Seinfeld’s now classic placements are said to have occurred merely because Jerry Seinfeld liked the

brands (Padnick 1997). Consumer good companies, realizing the importance of close relationships

with talent, cultivate these opportunities by sending them free goods and establishing partnerships

with the hopes that the talent will ask for their products to be used in their productions, in return, as

in the following example:

C4: “Sandra Bullock came in the office, we spent some time with her, we hit it off, gave her some products for her own personal use. She came back to us a week later and said, “I’m filming a movie. I’d love to get you guys involved with this thing.” Great! Products have been put forth, provided to the folks in the production and we’re actually looking, based on how the placement turns out, we may do a 4th quarter promotion tied around the products that are in the film.”
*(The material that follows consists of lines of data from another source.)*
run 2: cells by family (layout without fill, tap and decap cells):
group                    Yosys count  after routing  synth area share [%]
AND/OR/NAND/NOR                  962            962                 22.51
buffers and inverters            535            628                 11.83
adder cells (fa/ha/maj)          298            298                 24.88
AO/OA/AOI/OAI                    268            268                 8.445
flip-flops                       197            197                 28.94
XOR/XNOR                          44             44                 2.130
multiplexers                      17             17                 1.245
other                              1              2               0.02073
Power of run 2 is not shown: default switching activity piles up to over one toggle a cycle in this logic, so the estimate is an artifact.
Power also expresses itself in terms of money. Cost cutting has always been part of the

reason why studios use product placements and the industry is still “looking to cut costs... whatever

it takes” (C5). Product placement deals can bring in that much needed production and marketing

support. Of course, this leaves out many of the smaller companies who simply cannot compete.

O2: “it’s a lot harder to battle against Budweiser in the motion picture product placement world…. You’re not going to get in nearly as many movies, because Budweiser has a lot more contacts. The few you get in, if you don’t pay, you’re going to get buried, you’re not going to get good placements. The few you do, you’re going to have to pay.”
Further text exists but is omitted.